╭──

Context: an optimization exercise on an open-source flow, tuned for small area. The choices shown serve that exercise and are no tape-out recipe. The RTL of this run was laid out without a check of its function. Power figures rest on the tool's default switching activity, not on a simulated workload.

===== design/flow/standard.sh =====
#!/bin/bash
# synth_recipe.tcl (not shown) runs the flow's synth.tcl, then flattens the netlist and writes it again
# the make line also repeats each setting of config.mk as NAME=value (left out here)
make -C /OpenROAD-flow-scripts/flow DESIGN_CONFIG=/design/flow/config.mk WORK_HOME=/design/flow/orfs CLKGATE_MAP_FILE= SYNTH_SCRIPT=/design/flow/synth_recipe.tcl "${@:-finish}"

===== design/flow/constraint.sdc =====
create_clock -name core_clock -period 6.0 [get_ports {clk}]
set_input_delay 1.2000 -clock core_clock [delete_from_list [all_inputs] [get_ports {clk}]]
set_output_delay 1.2000 -clock core_clock [all_outputs]
set_load 0.01 [all_outputs]

===== design/flow/flow/run.sh =====
#!/bin/bash
# Layout flow: the standard synthesis unchanged, then the standard ORFS
# steps, with the buffers and upsized gates that ABC leaves dropped before
# floorplanning (the resizer adds back what timing, slew and load need).
set -euo pipefail
W=$(pwd)
F=$W/flow
bash standard.sh synth > $W/synth.log 2>&1
bash standard.sh PRE_FLOORPLAN_TCL=$F/pre_floorplan.tcl REMOVE_ABC_BUFFERS=1 \
  finish > $W/layout.log 2>&1

===== design/flow/config.mk =====
export PLATFORM = sky130hd
export DESIGN_NAME = instr_mem
export DESIGN_NICKNAME = instr_mem
export VERILOG_FILES = /design/flow/design.v
export SDC_FILE = /design/flow/constraint.sdc
export NUM_CORES = 4
export LEC_CHECK = 0
export CAP_MARGIN = 20
export CORE_MARGIN = 2
export CORE_UTILIZATION = 40
export SETUP_SLACK_MARGIN = 0.2
export SLEW_MARGIN = 20
export SYNTH_HIERARCHICAL = 1

===== design/flow/flow/pre_floorplan.tcl =====
# Drop ABC's buffers and set every combinational gate to its smallest drive
# strength; later repair steps size up what timing needs.
remove_buffers
set lib_cells {}
foreach m [get_lib_cells *] { dict set lib_cells [get_name $m] 1 }
set n 0
foreach inst [get_cells *] {
  set master [get_property $inst ref_name]
  if {![regexp {^(sky130_fd_sc_hd__)([a-z0-9]+)_([0-9]+)$} $master -> pfx base drv]} { continue }
  if {[string match "df*" $base] || [string match "sdf*" $base] || [string match "edf*" $base] || [string match "conb" $base]} { continue }
  foreach d {0 1} {
    set cand ${pfx}${base}_$d
    if {$d >= $drv} { break }
    if {[dict exists $lib_cells $cand] && [lsearch $::env(DONT_USE_CELLS) $cand] < 0} {
      replace_cell $inst $cand
      incr n
      break
    }
  }
}
puts "pre_floorplan: downsized $n instances"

╰──

# TASK GOAL:
The whole listing is to be transcribed exactly.

# PROBLEM SOLUTION:
Context: an optimization exercise on an open-source flow, tuned for small area. The choices shown serve that exercise and are no tape-out recipe. The RTL of this run was laid out without a check of its function. Power figures rest on the tool's default switching activity, not on a simulated workload.

===== design/flow/standard.sh =====
#!/bin/bash
# synth_recipe.tcl (not shown) runs the flow's synth.tcl, then flattens the netlist and writes it again
# the make line also repeats each setting of config.mk as NAME=value (left out here)
make -C /OpenROAD-flow-scripts/flow DESIGN_CONFIG=/design/flow/config.mk WORK_HOME=/design/flow/orfs CLKGATE_MAP_FILE= SYNTH_SCRIPT=/design/flow/synth_recipe.tcl "${@:-finish}"

===== design/flow/constraint.sdc =====
create_clock -name core_clock -period 6.0 [get_ports {clk}]
set_input_delay 1.2000 -clock core_clock [delete_from_list [all_inputs] [get_ports {clk}]]
set_output_delay 1.2000 -clock core_clock [all_outputs]
set_load 0.01 [all_outputs]

===== design/flow/flow/run.sh =====
#!/bin/bash
# Layout flow: the standard synthesis unchanged, then the standard ORFS
# steps, with the buffers and upsized gates that ABC leaves dropped before
# floorplanning (the resizer adds back what timing, slew and load need).
set -euo pipefail
W=$(pwd)
F=$W/flow
bash standard.sh synth > $W/synth.log 2>&1
bash standard.sh PRE_FLOORPLAN_TCL=$F/pre_floorplan.tcl REMOVE_ABC_BUFFERS=1 \
  finish > $W/layout.log 2>&1

===== design/flow/config.mk =====
export PLATFORM = sky130hd
export DESIGN_NAME = instr_mem
export DESIGN_NICKNAME = instr_mem
export VERILOG_FILES = /design/flow/design.v
export SDC_FILE = /design/flow/constraint.sdc
export NUM_CORES = 4
export LEC_CHECK = 0
export CAP_MARGIN = 20
export CORE_MARGIN = 2
export CORE_UTILIZATION = 40
export SETUP_SLACK_MARGIN = 0.2
export SLEW_MARGIN = 20
export SYNTH_HIERARCHICAL = 1

===== design/flow/flow/pre_floorplan.tcl =====
# Drop ABC's buffers and set every combinational gate to its smallest drive
# strength; later repair steps size up what timing needs.
remove_buffers
set lib_cells {}
foreach m [get_lib_cells *] { dict set lib_cells [get_name $m] 1 }
set n 0
foreach inst [get_cells *] {
  set master [get_property $inst ref_name]
  if {![regexp {^(sky130_fd_sc_hd__)([a-z0-9]+)_([0-9]+)$} $master -> pfx base drv]} { continue }
  if {[string match "df*" $base] || [string match "sdf*" $base] || [string match "edf*" $base] || [string match "conb" $base]} { continue }
  foreach d {0 1} {
    set cand ${pfx}${base}_$d
    if {$d >= $drv} { break }
    if {[dict exists $lib_cells $cand] && [lsearch $::env(DONT_USE_CELLS) $cand] < 0} {
      replace_cell $inst $cand
      incr n
      break
    }
  }
}
puts "pre_floorplan: downsized $n instances"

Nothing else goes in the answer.